Hell yeah, the South has oil so we wouldn't be doing this for nothing, but setting up a no fly zone in the Sudan would be met by outrage from the Muslim countries.


----------



## High_Gravity

Sudan-South Sudan Conflict: Sudan Warplanes Bomb South Sudan, Says Official 









> JUBA, South Sudan -- Sudan resumed its aerial bombardment of South Sudan, violating international calls for a cessation of hostilities between the two countries, a South Sudanese military official said Wednesday.
> 
> Col. Kella Dual Kueth, deputy spokesman for the South Sudan military, said there were attacks Monday and Tuesday in the states of Upper Nile, Unity and Northern Bahr el Ghazal.
> 
> "Automatically it is a violation," Kueth said. "They always attack in the morning and (in the) evening, as usual."
> 
> Kueth did not say how many bombs were dropped or how many people were killed in attacks launched by Sudanese warplanes. He said he was not aware of any attacks Wednesday.
> 
> Khartoum has repeatedly denied it is carrying out a bombing campaign over southern territory, saying instead it is the victim of its southern neighbor's aggression.
> 
> The U.N. Security Council last month approved a resolution threatening nonmilitary sanctions against Sudan and South Sudan if they do not stop escalating violence and return to negotiations.
> 
> The African Union is now trying to help the two Sudans reach a settlement and avoid a return to all-out war. Although Sudan has endorsed the AU'S roadmap to peace, it insists on the right to defend itself militarily.
> 
> Kueth said the latest attacks suggest Sudan is not interested in peace talks with South Sudan.
> 
> "Maybe they want to decide not to go (for peace talks)," he said. "If they are genuine and really serious (about) making this peace process they could have gone before they attack.
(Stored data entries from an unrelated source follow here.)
$ cat config.mk
export PLATFORM = sky130hd
export DESIGN_NAME = servo_pulse_calibrator_unit
export DESIGN_NICKNAME = d
export VERILOG_FILES = /design/src/design/spc_pkg.sv /design/src/design/servo_pulse_calibrator_unit.sv /design/src/design/spc_serial_mul.sv /design/src/design/spc_calib.sv
export VERILOG_INCLUDE_DIRS = /design/src /design/src/design
export SDC_FILE = /design/constraint.sdc
export NUM_CORES = 1
export LEC_CHECK = 0
export BUFFER_PORTS_ARGS = -buffer_cell sky130_fd_sc_hd__buf_2
export CORE_MARGIN = 2
export CORE_UTILIZATION = 29
export CTS_BUF_LIST = sky130_fd_sc_hd__clkbuf_4 sky130_fd_sc_hd__clkbuf_8
export CTS_CLUSTER_SIZE = 16
export DETAILED_ROUTE_END_ITERATION = 7
export GPL_ROUTABILITY_DRIVEN = 0
export MAX_ROUTING_LAYER = met4
export PLACE_DENSITY = 0.54
export SLEW_MARGIN = 40
export SYNTH_ARGS = -nofsm -noshare
export SYNTH_HDL_FRONTEND = slang
export SYNTH_HIERARCHICAL = 1
export SYNTH_SLANG_ARGS = --single-unit
$ cat constraint.sdc
create_clock -name clk -period 5.2 [get_ports clk]
set_clock_uncertainty 0.2 [all_clocks]
set_input_delay 0.78 -clock clk [delete_from_list [all_inputs] [get_ports clk]]
set_output_delay 0.78 -clock clk [all_outputs]
set_load 0.1 [all_outputs]
### config.mk
export PLATFORM = sky130hd
export DESIGN_NAME = top_n_largest_tracker
export DESIGN_NICKNAME = d
export VERILOG_FILES = /design/src/hw/rtl/tnl_pkg.sv /design/src/hw/rtl/tnl_ram.sv /design/src/hw/rtl/tnl_cfg.sv /design/src/hw/rtl/top_n_largest_tracker.sv
export SDC_FILE = /design/constraint.sdc
export NUM_CORES = 2
export LEC_CHECK = 0
export ABC_AREA = 1
export BUFFER_PORTS_ARGS = -buffer_cell sky130_fd_sc_hd__buf_2
export CAP_MARGIN = 20
export CORE_MARGIN = 2
export CORE_UTILIZATION = 32
export CTS_CLUSTER_DIAMETER = 40
export DETAILED_ROUTE_END_ITERATION = 12
export PLACE_DENSITY = 0.54
export SLEW_MARGIN = 10
export SYNTH_ARGS = -nofsm -noshare
export SYNTH_HDL_FRONTEND = slang
export SYNTH_HIERARCHICAL = 1
export SYNTH_SLANG_ARGS = --single-unit
### constraint.sdc
create_clock -name clk -period 30.2 [get_ports clk]
set_clock_uncertainty 0.15 [all_clocks]
set_input_delay 3.02 -clock clk [delete_from_list [all_inputs] [get_ports clk]]
set_output_delay 3.02 -clock clk [all_outputs]
set_load 0.005 [all_outputs]
### src/hw/rtl/tnl_pkg.sv
// ----------------------------------------------------------------------------
// tnl_pkg: shared types and constants of the largest-entry tracker
// Item, result and store-entry layouts, configuration register map and codes.
// ----------------------------------------------------------------------------
package tnl_pkg;

	localparam int ADDR_W = 5;
	localparam int DATA_W = 32;

	localparam logic [2:0] REG_MAX_COUNT    = 3'd0;
	localparam logic [2:0] REG_FILTER_OWNER = 3'd1;
	localparam logic [2:0] REG_OWNER_MATCH  = 3'd2;
	localparam logic [2:0] REG_SAME_FS_ONLY = 3'd3;
	localparam logic [2:0] REG_FS_DEVICE    = 3'd4;
	localparam logic [2:0] REG_AGE_LIMIT    = 3'd5;

	localparam logic [1:0] OP_OFFER = 2'd0;
	localparam logic [1:0] OP_READ  = 2'd1;
	localparam logic [1:0] OP_CLEAR = 2'd2;

	localparam logic [1:0] KIND_REGULAR = 2'd0;
	localparam logic [1:0] KIND_LINK    = 2'd1;
	localparam logic [1:0] KIND_OTHER   = 2'd2;
	localparam logic [1:0] KIND_DIR     = 2'd3;

	localparam logic [16:0] SECONDS_PER_DAY = 17'd86400;

	localparam logic [4:0]  MAX_COUNT_RST = 5'd15;
	localparam logic [15:0] AGE_LIMIT_RST = 16'd30;

	typedef struct packed {
		logic [1:0]  opcode;
		logic [47:0] file_size;
		logic [39:0] access_time;
		logic [15:0] entry_tag;
		logic [31:0] owner_id;
		logic [31:0] device_id;
		logic [1:0]  entry_kind;
		logic [3:0]  rank_index;
		logic [39:0] now_time;
	} item_t;

	typedef struct packed {
		logic        accepted;
		logic [3:0]  insert_rank;
		logic [31:0] files_seen;
		logic [63:0] total_size;
		logic [4:0]  kept_count;
		logic        entry_valid;
		logic [47:0] entry_size;
		logic [39:0] entry_time;
		logic [15:0] entry_id;
		logic        entry_old;
	} result_t;

	typedef struct packed {
		logic [47:0] size;
		logic [39:0] atime;
		logic [15:0] tag;
	} entry_t;

	typedef struct packed {
		logic [4:0]  max_count;
		logic        filter_owner;
		logic [31:0] owner_match;
		logic        same_fs_only;
		logic [31:0] fs_device;
		logic [15:0] age_limit_days;
	} cfg_t;

endpackage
How could you attack and then you are going to a peace talk?"
> 
> The most recent fighting started last month after South Sudan's brief capture of the oil-rich town of Heglig, which is claimed and has since been reoccupied by Sudan.
> 
> South Sudan gained independence from Sudan last year but has outstanding issues with the north over oil revenue sharing and the border.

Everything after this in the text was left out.